Before the Presidents Day weekend, the Barack Obama administration announced it was sending Labor Secretary Tom Perez to push the International Longshore and  Warehouse Union and the Pacific Maritime Association into agreement. This came after the PMA announced on Feb. 11 that it was not going to hire any workers for four out of five days covering that period, citing alleged slowdowns by the ILWU as their rationale.

PMA spokesman Wade Gates claimed that the PMA made a comprehensive contract offer designed to bring these talks to conclusion and the union made a request they knew the PMA couldn’t meet.

The PMA’s salvo was apparently intended to divide the rank and file from its negotiating committee and, by extension, their leadership. ILWU International President Bob McEllrath released a statement to the union membership, noting the negotiating committee’s mandate are the 100 local resolutions that were submitted to the contract caucus this past year—resolutions agreed upon by the membership.

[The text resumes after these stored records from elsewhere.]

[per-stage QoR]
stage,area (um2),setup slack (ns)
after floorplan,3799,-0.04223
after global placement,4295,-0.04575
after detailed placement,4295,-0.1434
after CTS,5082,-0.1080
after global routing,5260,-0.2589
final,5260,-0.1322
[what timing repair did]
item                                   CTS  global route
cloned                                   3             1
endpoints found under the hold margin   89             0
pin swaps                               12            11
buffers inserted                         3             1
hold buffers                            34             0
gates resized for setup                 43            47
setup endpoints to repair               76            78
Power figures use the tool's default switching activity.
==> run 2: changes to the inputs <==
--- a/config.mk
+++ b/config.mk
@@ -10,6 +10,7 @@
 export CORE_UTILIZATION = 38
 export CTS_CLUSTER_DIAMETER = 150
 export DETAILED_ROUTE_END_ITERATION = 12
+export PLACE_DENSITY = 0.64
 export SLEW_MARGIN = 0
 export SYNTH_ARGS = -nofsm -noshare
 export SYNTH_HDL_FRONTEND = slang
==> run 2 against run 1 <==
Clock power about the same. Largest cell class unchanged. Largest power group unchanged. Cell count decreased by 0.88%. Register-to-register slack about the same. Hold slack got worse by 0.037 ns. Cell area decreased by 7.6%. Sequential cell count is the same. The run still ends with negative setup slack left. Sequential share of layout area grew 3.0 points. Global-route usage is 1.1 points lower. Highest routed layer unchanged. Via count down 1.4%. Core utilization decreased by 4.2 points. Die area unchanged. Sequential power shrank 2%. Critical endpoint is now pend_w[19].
`config.mk`:
```
export PLATFORM = sky130hd
export DESIGN_NAME = hdr_framer
export DESIGN_NICKNAME = d
export VERILOG_FILES = /design/src/rtl/hf_pkg.sv /design/src/rtl/hf_crc_unit.sv /design/src/rtl/hf_bit_mux.sv /design/src/rtl/hdr_framer.sv
export SDC_FILE = /design/constraint.sdc
export NUM_CORES = 1
export LEC_CHECK = 0
export ABC_AREA = 1
export CAP_MARGIN = 20
export CORE_AREA = 10 10 133 99
export CTS_CLUSTER_DIAMETER = 40
export CTS_CLUSTER_SIZE = 12
export DETAILED_ROUTE_END_ITERATION = 8
export DIE_AREA = 0 0 143 109
export PLACE_DENSITY = 0.89
export SETUP_SLACK_MARGIN = 0.4
export SYNTH_ARGS = -nofsm -noshare
export SYNTH_HDL_FRONTEND = slang
export SYNTH_SLANG_ARGS = --single-unit
```
`constraint.sdc`:
```
create_clock -name clk -period 3.1 [get_ports clk]
set_input_delay 0.62 -clock clk [delete_from_list [all_inputs] [get_ports clk]]
set_output_delay 0.62 -clock clk [all_outputs]
set_load 0.05 [all_outputs]
```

“When the parties reach a tentative agreement consistent with the rank and file’s bargaining demands, the negotiating committee will bring the tentative agreement to the caucus for review and action, as required by the ILWU Coast Longshore Division bylaws,” McEllrath said.

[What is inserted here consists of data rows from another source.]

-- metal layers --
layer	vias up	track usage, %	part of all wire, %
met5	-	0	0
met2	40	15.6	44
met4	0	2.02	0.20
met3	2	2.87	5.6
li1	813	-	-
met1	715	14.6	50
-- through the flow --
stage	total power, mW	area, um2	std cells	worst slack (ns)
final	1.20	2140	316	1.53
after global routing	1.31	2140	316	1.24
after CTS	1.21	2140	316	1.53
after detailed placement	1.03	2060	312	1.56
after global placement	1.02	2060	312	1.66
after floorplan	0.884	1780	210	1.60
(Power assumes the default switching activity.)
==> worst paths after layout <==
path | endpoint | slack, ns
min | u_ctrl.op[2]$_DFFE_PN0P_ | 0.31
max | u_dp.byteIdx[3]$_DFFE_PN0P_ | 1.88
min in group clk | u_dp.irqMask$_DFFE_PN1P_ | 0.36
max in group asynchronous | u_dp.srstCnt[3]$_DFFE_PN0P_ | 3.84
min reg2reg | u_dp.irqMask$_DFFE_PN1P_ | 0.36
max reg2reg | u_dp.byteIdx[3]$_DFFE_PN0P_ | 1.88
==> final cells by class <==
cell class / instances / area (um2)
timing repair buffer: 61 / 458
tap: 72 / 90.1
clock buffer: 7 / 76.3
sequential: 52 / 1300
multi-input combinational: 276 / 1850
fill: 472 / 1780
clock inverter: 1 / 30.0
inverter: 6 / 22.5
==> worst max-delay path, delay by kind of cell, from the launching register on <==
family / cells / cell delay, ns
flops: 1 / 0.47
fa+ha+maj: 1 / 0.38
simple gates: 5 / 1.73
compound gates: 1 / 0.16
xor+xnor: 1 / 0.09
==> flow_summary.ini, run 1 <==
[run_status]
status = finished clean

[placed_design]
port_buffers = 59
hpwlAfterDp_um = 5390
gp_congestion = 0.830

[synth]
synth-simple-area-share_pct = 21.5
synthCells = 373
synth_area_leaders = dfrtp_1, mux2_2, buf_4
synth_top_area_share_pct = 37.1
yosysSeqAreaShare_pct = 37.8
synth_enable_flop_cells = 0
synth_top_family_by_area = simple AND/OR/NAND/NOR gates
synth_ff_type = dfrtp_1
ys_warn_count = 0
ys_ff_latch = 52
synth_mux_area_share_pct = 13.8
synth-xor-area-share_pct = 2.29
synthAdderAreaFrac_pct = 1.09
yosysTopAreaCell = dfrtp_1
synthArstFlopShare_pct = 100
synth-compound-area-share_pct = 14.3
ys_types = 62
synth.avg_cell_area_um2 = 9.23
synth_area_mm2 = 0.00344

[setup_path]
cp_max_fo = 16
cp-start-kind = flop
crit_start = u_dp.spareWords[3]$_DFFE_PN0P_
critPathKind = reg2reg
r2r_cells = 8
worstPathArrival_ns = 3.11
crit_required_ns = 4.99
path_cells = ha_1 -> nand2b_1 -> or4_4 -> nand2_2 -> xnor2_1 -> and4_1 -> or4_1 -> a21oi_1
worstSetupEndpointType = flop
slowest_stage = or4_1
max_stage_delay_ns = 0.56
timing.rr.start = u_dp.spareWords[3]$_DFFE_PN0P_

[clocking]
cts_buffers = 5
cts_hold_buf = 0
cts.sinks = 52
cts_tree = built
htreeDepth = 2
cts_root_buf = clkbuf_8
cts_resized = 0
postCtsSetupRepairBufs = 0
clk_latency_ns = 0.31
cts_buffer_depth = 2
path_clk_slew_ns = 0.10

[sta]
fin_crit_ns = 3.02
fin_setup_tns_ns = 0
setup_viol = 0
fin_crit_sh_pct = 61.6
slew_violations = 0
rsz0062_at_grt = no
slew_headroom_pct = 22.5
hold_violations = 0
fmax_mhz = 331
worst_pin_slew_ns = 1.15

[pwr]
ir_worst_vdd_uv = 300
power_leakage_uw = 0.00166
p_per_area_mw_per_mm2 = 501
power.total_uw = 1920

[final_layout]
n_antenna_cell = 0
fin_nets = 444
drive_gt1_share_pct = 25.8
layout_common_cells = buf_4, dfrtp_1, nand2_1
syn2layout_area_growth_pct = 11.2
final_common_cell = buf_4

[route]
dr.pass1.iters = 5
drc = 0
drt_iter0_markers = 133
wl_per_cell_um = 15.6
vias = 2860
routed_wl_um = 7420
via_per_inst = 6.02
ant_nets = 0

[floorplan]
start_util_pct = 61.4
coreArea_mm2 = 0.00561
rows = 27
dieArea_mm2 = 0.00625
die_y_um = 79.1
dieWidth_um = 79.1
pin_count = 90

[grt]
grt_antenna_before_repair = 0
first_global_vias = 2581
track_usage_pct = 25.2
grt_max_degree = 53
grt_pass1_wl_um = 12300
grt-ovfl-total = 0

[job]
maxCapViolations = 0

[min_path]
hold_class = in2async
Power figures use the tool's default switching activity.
### config.mk
export PLATFORM = sky130hd
export DESIGN_NAME = prio_irq_ctrl
export DESIGN_NICKNAME = d
export VERILOG_FILES = /design/src/rtl/prio_irq_pkg.sv /design/src/rtl/prio_irq_order_sel.sv /design/src/rtl/prio_irq_scan_sel.sv /design/src/rtl/prio_irq_ctrl.sv
export SDC_FILE = /design/constraint.sdc
export NUM_CORES = 1
export LEC_CHECK = 0
export ABC_AREA = 1
export CELL_PAD_IN_SITES_DETAIL_PLACEMENT = 1
export CELL_PAD_IN_SITES_GLOBAL_PLACEMENT = 1
export CORE_UTILIZATION = 47
export DETAILED_ROUTE_END_ITERATION = 10
export DONT_BUFFER_PORTS = 1
export GPL_ROUTABILITY_DRIVEN = 0
export PLACE_DENSITY = 0.93
export SYNTH_ARGS = -nofsm -noshare
export SYNTH_HDL_FRONTEND = slang
export SYNTH_SLANG_ARGS = --single-unit
### constraint.sdc
create_clock -name clk -period 6.1 [get_ports clk]
set_clock_uncertainty 0.15 [all_clocks]
set_input_delay 0.915 -clock clk [delete_from_list [all_inputs] [get_ports clk]]
set_output_delay 0.915 -clock clk [all_outputs]
set_load 0.1 [all_outputs]
### src/rtl/prio_irq_pkg.sv
package prio_irq_pkg;
   typedef enum logic [1:0] {
      MODE_SCAN  = 2'd1,
      MODE_ORDER = 2'd2
   } irq_mode_e;

   localparam logic [1:0] A_CTRL  = 2'd0;
   localparam logic [1:0] A_ORDER = 2'd1;
   localparam logic [1:0] A_REQ   = 2'd2;

   localparam int MODE_WR_LSB = 0;
   localparam int ACK_LSB     = 4;
   localparam int MODE_RD_LSB = 8;
endpackage

### src/rtl/prio_irq_order_sel.sv
module prio_irq_order_sel #(
   parameter int NUM_SRC = 7,
   parameter int ID_W    = 3,
   localparam int TBL_W  = NUM_SRC * ID_W
) (
   input  logic [TBL_W-1:0] order_tbl,
   input  logic [NUM_SRC:0] pend,
   output logic [ID_W-1:0]  win_id
);
   logic [NUM_SRC-1:0] slot_hit;
   logic [ID_W-1:0]    slot_id [NUM_SRC];

   for (genvar k = 0; k < NUM_SRC; k++) begin : g_slot
      assign slot_id[k] = order_tbl[k*ID_W +: ID_W];
      always_comb begin
         slot_hit[k] = 1'b0;
         if (slot_id[k] != '0 && int'(slot_id[k]) <= NUM_SRC)
            slot_hit[k] = pend[slot_id[k]];
      end
   end

   always_comb begin
      win_id = '0;
      for (int k = NUM_SRC - 1; k >= 0; k--)
         if (slot_hit[k]) win_id = slot_id[k];
   end
endmodule

### src/rtl/prio_irq_scan_sel.sv
module prio_irq_scan_sel #(
   parameter int NUM_SRC = 7,
   parameter int ID_W    = 3
) (
   input  logic [NUM_SRC:0] pend,
   output logic [ID_W-1:0]  win_id
);
   always_comb begin
      win_id = '0;
      for (int n = NUM_SRC; n >= 1; n--)
         if (pend[n]) win_id = ID_W'(n);
   end
endmodule

### src/rtl/prio_irq_ctrl.sv
module prio_irq_ctrl
   import prio_irq_pkg::*;
#(
   parameter int NUM_SRC = 7,
   parameter int ID_W    = 3,
   parameter int DATA_W  = 32,
   localparam int TBL_W  = NUM_SRC * ID_W
) (
   input  logic              clk,
   input  logic              rst_n,
   input  logic              wr_en,
   input  logic [1:0]        addr,
   input  logic [DATA_W-1:0] wr_data,
   output logic [DATA_W-1:0] rd_data,
   output logic              irq_out
);
   if (ID_W < $clog2(NUM_SRC + 1)) begin : g_bad_idw
      $error("ID_W too narrow for NUM_SRC");
   end
   if (DATA_W < TBL_W || DATA_W < MODE_RD_LSB + 2 || DATA_W < NUM_SRC + 1) begin : g_bad_dw
      $error("DATA_W too narrow");
   end
   if (ACK_LSB < ID_W || ACK_LSB + ID_W > 8) begin : g_bad_ack
      $error("acknowledge field must sit in the low byte above the ID");
   end

   logic [NUM_SRC:0] pend_q;
   logic [TBL_W-1:0] tbl_q;
   irq_mode_e        mode_q;
   logic [ID_W-1:0]  id_order, id_scan, act_id;
   logic [ID_W-1:0]  ack_id;
   logic [NUM_SRC:0] req_bits, ack_mask;
   logic             ack_ok;

   prio_irq_order_sel #(.NUM_SRC(NUM_SRC), .ID_W(ID_W)) u_order (
      .order_tbl(tbl_q), .pend(pend_q), .win_id(id_order));

   prio_irq_scan_sel #(.NUM_SRC(NUM_SRC), .ID_W(ID_W)) u_scan (
      .pend(pend_q), .win_id(id_scan));

   assign act_id  = (mode_q == MODE_ORDER) ? id_order : id_scan;
   assign irq_out = (act_id != '0);

   assign req_bits = {wr_data[NUM_SRC:1], 1'b0};
   assign ack_id   = wr_data[ACK_LSB +: ID_W];
   assign ack_ok   = (ack_id != '0) && (ack_id == act_id);
   assign ack_mask = ack_ok ? ((NUM_SRC+1)'(1) << ack_id) : '0;

   always_ff @(posedge clk or negedge rst_n) begin
      if (!rst_n) begin
         pend_q <= '0;
         tbl_q  <= '0;
         mode_q <= MODE_SCAN;
      end else if (wr_en) begin
         case (addr)
            A_CTRL: begin
               if (wr_data[MODE_WR_LSB +: 2] == 2'd1) mode_q <= MODE_SCAN;
               else if (wr_data[MODE_WR_LSB +: 2] == 2'd2) mode_q <= MODE_ORDER;
               pend_q <= pend_q & ~ack_mask;
            end
            A_ORDER: tbl_q  <= wr_data[TBL_W-1:0];
            A_REQ:   pend_q <= pend_q | req_bits;
            default: ;
         endcase
      end
   end

   always_comb begin
      rd_data = '0;
      case (addr)
         A_CTRL: begin
            rd_data[ID_W-1:0]              = act_id;
            rd_data[MODE_RD_LSB +: 2]      = mode_q;
         end
         A_ORDER: rd_data[TBL_W-1:0]       = tbl_q;
         A_REQ:   rd_data[NUM_SRC:0]       = pend_q;
         default: ;
      endcase
   end

   // scan-mode lower-source mask for the R7 check
   logic [NUM_SRC:0] below_act;
   assign below_act = ((NUM_SRC+1)'(1) << act_id) - (NUM_SRC+1)'(1);

   a_r5_winner_pending: assert property (@(posedge clk) disable iff (!rst_n)
      (act_id != '0) |-> pend_q[act_id]);

   a_r7_scan_lowest: assert property (@(posedge clk) disable iff (!rst_n)
      (mode_q == MODE_SCAN && act_id != '0) |-> ((pend_q & below_act) == '0));

   a_r2_req_sets: assert property (@(posedge clk) disable iff (!rst_n)
      (wr_en && addr == A_REQ) |=> ((pend_q & $past(req_bits)) == $past(req_bits)));

   a_r3_no_clear: assert property (@(posedge clk) disable iff (!rst_n)
      !(wr_en && addr == A_CTRL) |=> (($past(pend_q) & ~pend_q) == '0));

   a_r9_ack_single: assert property (@(posedge clk) disable iff (!rst_n)
      (wr_en && addr == A_CTRL) |=> ($countones($past(pend_q) & ~pend_q) <= 1));

   a_r4_mode_legal: assert property (@(posedge clk) disable iff (!rst_n)
      (mode_q == MODE_SCAN) || (mode_q == MODE_ORDER));
endmodule

==> results.tsv, run 1 <==
stage	metric	value	unit
clock_tree	clk buf depth	2	
timing	setup_tns	0	ps
global_route	first-pass GRT wire length	14200	µm
floorplan	die area	6170	µm²
timing	Slew @ Worst Pin	1240	ps
clock_tree	Post-CTS Setup Bufs	0	
clock_tree	cts repair resizes	0	
setup_path	worst r2r src	pend_q[7]	
clock_tree	later-pin clock latency in the skew report	290	ps
power	Leak	1.60	nW
timing	minimum clock period	3960	ps
drt	# DRC	0	
setup_path	startpoint types	flop	
floorplan	Initial Util	0.494	
global_route	number of global-route vias before repair	3008	
clock_tree	Hold Buf Count CTS	0	
yosys	Synth Area in Simple Gates	0.386	
placement	Final HPWL DP	6280	µm
yosys	complex-gate fraction of the synthesized area	0.144	
drt	DR WL/cell	16.1	µm
setup_path	crit path DAT	2900	ps
drt	via count	2893	
timing	RSZ-0062 raised after global routing	no	
drt	detailed-route wire length	8440	µm
finish	Layout area overhead	5.54	%
yosys	Synth cell types	33	
clock_tree	TritonCTS buffer count	5	
drt	iteration-0 DRC count of the detailed router	95	
global_route	largest net degree at the start of global routing	43	
floorplan	num ports	70	
power	Clock Power Share	0.192	
global_route	initial antenna violation count	0	
power	switching share of total power	0.521	
setup_path	RR Endpoint	pend_q[7]	
setup_path	R2R setup slack	3570	ps
drt	ANT nets after route	0	
timing	Max Transition Viols Final	0	
setup_path	CP Cell Sequence	inv_2, o21ai_0, nand2_1, a21oi_1, nor2_1, nand2_1, nand2_1, nand2_1, nand2_1, nand2_1, nand2_2, nand2_2, a21oi_1, nor2_2	
timing	Tcrit/Tclk final	0.650	
floorplan	Chip Height	78.6	µm
clock_tree	Worst-path clk slew	70	ps
setup_path	max incr delay on CP	810	ps
power	Sequential Power Share	0.313	
power	VDD IR max	0.159	mV
timing	Final Hold Fails	0	
finish	final net count	493	
yosys	Synth Instances	452	
yosys	largest family of logic cells by synthesized area	simple AND/OR/NAND/NOR gates	
placement	I/O Buffers	0	
finish	n_diodes	0	
drt	vias per cell	5.53	
hold_path	worst hold path type	input port to asynchronous set/reset pin	
yosys	Synth warnings	0	
setup_path	CP bufs+invs	1	
power	Pint	434	µW
power	PD cells	312	nW/µm²
finish	cell area after layout	2910	µm²
status	status	finished clean	
yosys	top_reg_cell synth	dfrtp_1	
setup_path	r2r worst-path depth	19	
global_route	gr usage total	0.296	
setup_path	critical path's slowest cell	nor2_2	
global_route	gr ovfl total	0	
clock_tree	CTS tree	done	
yosys	synthesized flop and latch total	31	
yosys	Synth Area in XOR/XNOR	0	
yosys	sequential area share after synthesis	0.282	
setup_path	Critical Path Sink Type	output pin	
setup_path	required time of the critical path	5030	ps
clock_tree	H-tree levels	2	
timing	Setup Viol. Count Final	0	
job	Max-cap violations	0	
drt	DR pass1 iterations	4	
power	Psw	472	µW
yosys	Syn Area/Cell	6.10	µm²
floorplan	Core Footprint	5570	µm²
yosys	Synth Area in Adders	0.0272	
setup_path	family with the most delay on the worst path	simple AND/OR/NAND/NOR gates	
finish	share of cells above drive strength 1	0.137	
clock_tree	clock sinks	31	
clock_tree	CTS root buffer	clkbuf_8	
yosys	post-synthesis mux area share	0	
yosys	Cell Area, Synth	2760	µm²
setup_path	crit path kind	flop to output pin	
yosys	fraction of registers with async set/reset	1.00	
timing	Slew HR	0.173	
timing	Peak Freq	252	MHz
setup_path	cell mode on critical path	nand2_1	
yosys	number of synthesized flops with an enable pin	0	
finish	Fill cells	781	
floorplan	number of core rows	27	
placement	Area after DPL	2820	µm²
power	Comb power frac	0.496	
floorplan	Die X	78.6	µm
setup_path	Worst Path Max Fanout	8	
## placed cells by master (no fill, tap or decap)
master / count
nor2_8: 1
a31oi_1: 1
o21ai_0: 23
nand3_2: 3
and2_1: 1
nand4_1: 2
o211ai_2: 1
nand2_4: 2
o21bai_1: 1
dfstp_2: 1
nor2_2: 1
nand2_1: 147
o21a_1: 1
a31oi_2: 2
clkbuf_1: 1
nand2_2: 16
clkinv_2: 1
o211ai_1: 4
nand3_1: 39
nor3_1: 2
buf_4: 6
clkbuf_8: 6
ha_1: 6
inv_2: 13
nor2_1: 28
o21ai_1: 4
conb_1: 11
a21oi_1: 23
nor4_1: 1
o22ai_2: 2
o22ai_1: 1
a21oi_2: 7
dfrtp_1: 30
inv_1: 62
o32ai_1: 1
## power by group through the flow
stage | sequential, mW | combinational [mW] | clock (mW)
floorplan | 0.260 | 0.395 | 0
global placement | 0.283 | 0.430 | 0
detailed placement | 0.285 | 0.446 | 0
CTS | 0.282 | 0.449 | 0.174
global route | 0.288 | 0.491 | 0.184
finish | 0.283 | 0.450 | 0.174
## synthesized netlist by cell type (6+ instances only)
cell type / count / area share
inv_1: 62 / 0.084
nor2_1: 29 / 0.040
clkbuf_1: 6 / 0.0082
inv_2: 13 / 0.018
ha_1: 6 / 0.027
dfrtp_1: 30 / 0.27
o21ai_0: 23 / 0.042
nand2_1: 147 / 0.20
nand3_1: 39 / 0.071
nand2_2: 16 / 0.036
a21oi_1: 28 / 0.051
buf_4: 13 / 0.035
## area by class of cell
class / instances / area, µm² / share of cell area
Timing Repair Buffer: 6 / 45.0 / 0.0155
Clock inverter: 1 / 5.00 / 0.00172
Sequential cell: 31 / 777 / 0.267
Clock buffer: 7 / 86.3 / 0.0297
Inverter: 75 / 282 / 0.0968
Tap cell: 72 / 90.1 / 0.0310
Multi-Input combinational cell: 331 / 1620 / 0.558
## kinds of logic after synthesis
family / Yosys count
other cells: 1
fa+ha+maj: 6
flops: 31
simple gates: 243
buf+inv: 100
compound gates: 71
## worst max-delay path by stage
stage                          from          to  slack (ps)  cells after the start
final                     pend_q[4]  rd_data[2]        2140                     14
after global routing      pend_q[4]  rd_data[2]        1970                     14
after CTS                 pend_q[4]  rd_data[2]        2130                     14
after detailed placement    addr[1]  rd_data[2]        2390                      7
after global placement      addr[1]  rd_data[2]        2420                      7
after floorplan             addr[0]  rd_data[0]        1910                      5
## through the flow
step                total power, mW  instances  hold slack [ps]  utilization  worst slack [ps]
finish                        0.906        523              161        0.522              2140
global route                  0.962        523              151        0.522              1970
CTS                           0.906        523              160        0.522              2130
detailed placement            0.731        515              346        0.505              2390
global placement              0.712        515              325        0.505              2420
floorplan                     0.655        462              314            -              1910
## per-layer routing
layer | track usage | vias to the layer above | part of all wire
met5 | 0 | - | 0
met1 | 0.352 | 1404 | 0.41
met2 | 0.537 | 90 | 0.51
met3 | 0.0384 | 15 | 0.051
met4 | 0.107 | 0 | 0.021
li1 | - | 1384 | -
## state kept, by name (all words and copies together) (netlist names)
register,count
pend_q,8
mode_q,2
tbl_q,21
## worst register-to-register path: stages (launching register included)
cell	delay (ps)
dfrtp_1	600
inv_2	150
nand2_1	90
o211ai_1	110
nand2_1	100
nand2_1	80
nand2_2	90
nand2_1	90
o21ai_1	120
inv_1	50
nand2_1	60
nand2_1	70
nand2_1	70
nand2_1	90
nand2_1	110
nand2_1	70
nand2_2	120
nand3_1	100
nand2_1	70
inv_1	40
(Power assumes the default switching activity.)
==> run 2: changes to the inputs <==
Settings changed: CORE_UTILIZATION 47 to 44, PLACE_DENSITY 0.93 to 0.88.
Clock period 6.1 ns to 3.8 ns, I/O delays scaled along.
==> run 2 against run 1 <==
Clock power grew 130%. Highest routed layer unchanged. Global-route usage shrank 0.36 points. Utilization shrank 1.4 points. Largest cell class unchanged. Critical endpoint is now rd_data[0].
==> results.tsv, run 2 (synthesis results as in run 1) <==
stage	metric	value	unit
timing	setup_tns	0	ps
setup_path	crit path kind	flop to output pin	
finish	max reg flops	21	
hold_path	worst hold path type	input port to flop	
floorplan	Initial Util	0.460	
finish	Top reg by flops	tbl_q	
timing	Max Transition Viols Final	0	
clock_tree	Post-CTS Setup Bufs	0	
finish	Layout area overhead	10.3	%
finish	commonest cells after routing, fill and taps aside	nand2_1 (147), inv_1 (62), nand3_1 (39)	
drt	via count	2946	
floorplan	Chip Height	81.1	µm
clock_tree	later-pin clock latency in the skew report	300	ps
power	Leak	1.67	nW
clock_tree	CTS tree	done	
power	VDD IR max	0.282	mV
timing	Slew @ Worst Pin	824	ps
clock_tree	cts repair resizes	0	
global_route	initial antenna violation count	0	
clock_tree	clk buf depth	2	
job	Max-cap violations	0	
clock_tree	CTS root buffer	clkbuf_8	
drt	iteration-0 DRC count of the detailed router	199	
clock_tree	Worst-path clk slew	80	ps
timing	Tcrit/Tclk final	0.896	
global_route	number of global-route vias before repair	3057	
drt	vias per cell	5.51	
clock_tree	TritonCTS buffer count	5	
finish	n_diodes	0	
timing	Peak Freq	294	MHz
finish	share of cells above drive strength 1	0.154	
placement	Final HPWL DP	6590	µm
drt	ANT nets after route	0	
floorplan	Core Footprint	5990	µm²
clock_tree	H-tree levels	2	
drt	DR pass1 iterations	4	
finish	top flop regs	tbl_q (21), pend_q (8), mode_q (2)	
drt	detailed-route wire length	8950	µm
floorplan	Die X	81.1	µm
finish	most common cell after layout, fill and taps aside	nand2_1	
finish	post-layout util	0.507	
timing	Final Hold Fails	0	
floorplan	number of core rows	28	
finish	final net count	502	
timing	minimum clock period	3400	ps
timing	Setup Viol. Count Final	0	
status	status	finished clean	
global_route	gr usage total	0.292	
clock_tree	clock sinks	31	
floorplan	die area	6580	µm²
setup_path	startpoint types	flop	
floorplan	num ports	70	
clock_tree	Hold Buf Count CTS	2	
timing	RSZ-0062 raised after global routing	no	
power	PD cells	530	nW/µm²
global_route	first-pass GRT wire length	14500	µm
setup_path	crit path DAT	2680	ps
drt	DR WL/cell	16.7	µm
global_route	largest net degree at the start of global routing	32	
setup_path	required time of the critical path	3080	ps
drt	# DRC	0	
setup_path	Worst Path Max Fanout	8	
timing	Slew HR	0.450	
placement	I/O Buffers	0	
global_route	gr ovfl total	0	
setup_path	Critical Path Sink Type	output pin	
-- run 2: changes by cell type in the layout (fill, tap and decap cells not counted), sizes merged --
| cell | delta |
|---|---|
| buf | +8 |
| bufinv | +2 |
| clkbuf | -2 |
| clkinv | -1 |
| clkinvlp | +1 |
| dlygate4sd3 | +1 |
-- run 2: path summary, 6_finish.rpt --
| kind | start | end | slack (ps) | cells past startpoint |
|---|---|---|---|---|
| max | pend_q[5] | rd_data[0] | 400 | 17 |
| min | wr_data[20] | tbl_q[20] | 280 | 2 |
| max reg2reg | pend_q[5] | pend_q[1] | 1250 | 19 |
| min reg2reg | tbl_q[2] | tbl_q[2] | 410 | 2 |
| max in group asynchronous | rst_n | mode_q[0] | 2680 | 2 |
| min in group asynchronous | rst_n | tbl_q[15] | 560 | 2 |
-- run 2: worst max-delay path: stages, from the launching register on --
cell and delay [ps]:
dfrtp_1 580, inv_2 200, nand2_1 90, o211ai_1 90
nand2_1 90, nand2_1 70, nand2_2 80, nand2_1 90
o21ai_1 90, inv_1 50, nand2_1 60, nand2_1 50
nand2_1 60, nand2_1 60, nand2_1 120, nand3_1 130
a31oi_2 150, buf_4 310
-- run 2: report_power, final --
part | internal (mW) | switching [mW]
Combinational | 0.187 | 0.560
Clock | 0.262 | 0.144
Sequential | 0.376 | 0.0805
-- run 2: final cells by class --
type	count	area (µm²)
Tap cell	75	93.8
Timing Repair Buffer	15	128
Clock inverter	3	67.6
Sequential cell	31	777
Clock buffer	5	68.8
Multi-Input combinational cell	331	1620
Fill cell	842	2950
Inverter	75	282
-- run 2: routing by layer --
metal  up-vias  global-route usage  part of all wire
li1       1405                   -                 -
met1      1421               0.348              0.42
met2       100               0.518              0.51
met3        20              0.0494             0.051
met4         0               0.116             0.022
met5         -                   0                 0
-- run 2: through the flow --
stage	instance area [µm²]	power [mW]	instances	hold slack (ps)	worst slack [ps]
floorplan	2790	1.05	462	124	198
global placement	2870	1.15	525	125	850
detailed placement	2870	1.18	525	125	804
CTS	3040	1.61	535	284	447
global route	3040	1.70	535	285	245
finish	3040	1.61	535	280	395
==> run 3: changes to the inputs <==
Settings changed: BUFFER_PORTS_ARGS set to -buffer_cell sky130_fd_sc_hd__buf_2, CORE_UTILIZATION 44 to 37, DONT_BUFFER_PORTS 1 to unset, PLACE_DENSITY 0.88 to 0.89.
==> run 3 against run 2 <==
Maximum frequency decreased by 1.6%. Hold slack got worse by 96 ps. Combinational power decreased by 0.7%. Non-clock buffer count increased by 35. Wire length decreased by 2.4%. Clock-buffer cell count unchanged. Global-route usage decreased by 5.2 points. Sequential share of layout area decreased by 0.55 points. Final cell count increased by 11%. Design area increased by 2.2%. Setup slack got worse by 56 ps. Register-to-register slack got worse by 60 ps. Critical endpoint unchanged.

“If approved by the caucus, the tentative agreement is subject to ratification by all class A and class B registered longshore workers and clerks in a referendum vote.”

The issue that’s supposedly holding up negotiations is the union’s request to end the virtual lifetime terms of the contract arbitrators—people that the PMA and the ILWU agree on to become referees in individual labor disputes between the union and the association. The union requested that the arbitrators change when the contract ends.

McEllrath noted that the request was made in light of cases where the impartiality of arbitrators was questioned.

“One of the remaining issues is the question of retaining arbitrators who have openly engaged in conduct that clearly compromises their impartiality, including the development of close and personal relationships that affect decision-making and the failure to disclose these particular relationships  and conflicts of interest.”

The PMA, in its announcement, said the union simply wanted to fire arbitrators that disagreed with the union.

Comparatively, the issue seems to act as a mask for larger changes that are taking place in the goods movement industry.

Earlier, when blame was traded over who was responsible for the pile of cargo container ships outside the ports, the formation of carrier alliances and the carriers divesting from their chassis assets was cited as the culprit.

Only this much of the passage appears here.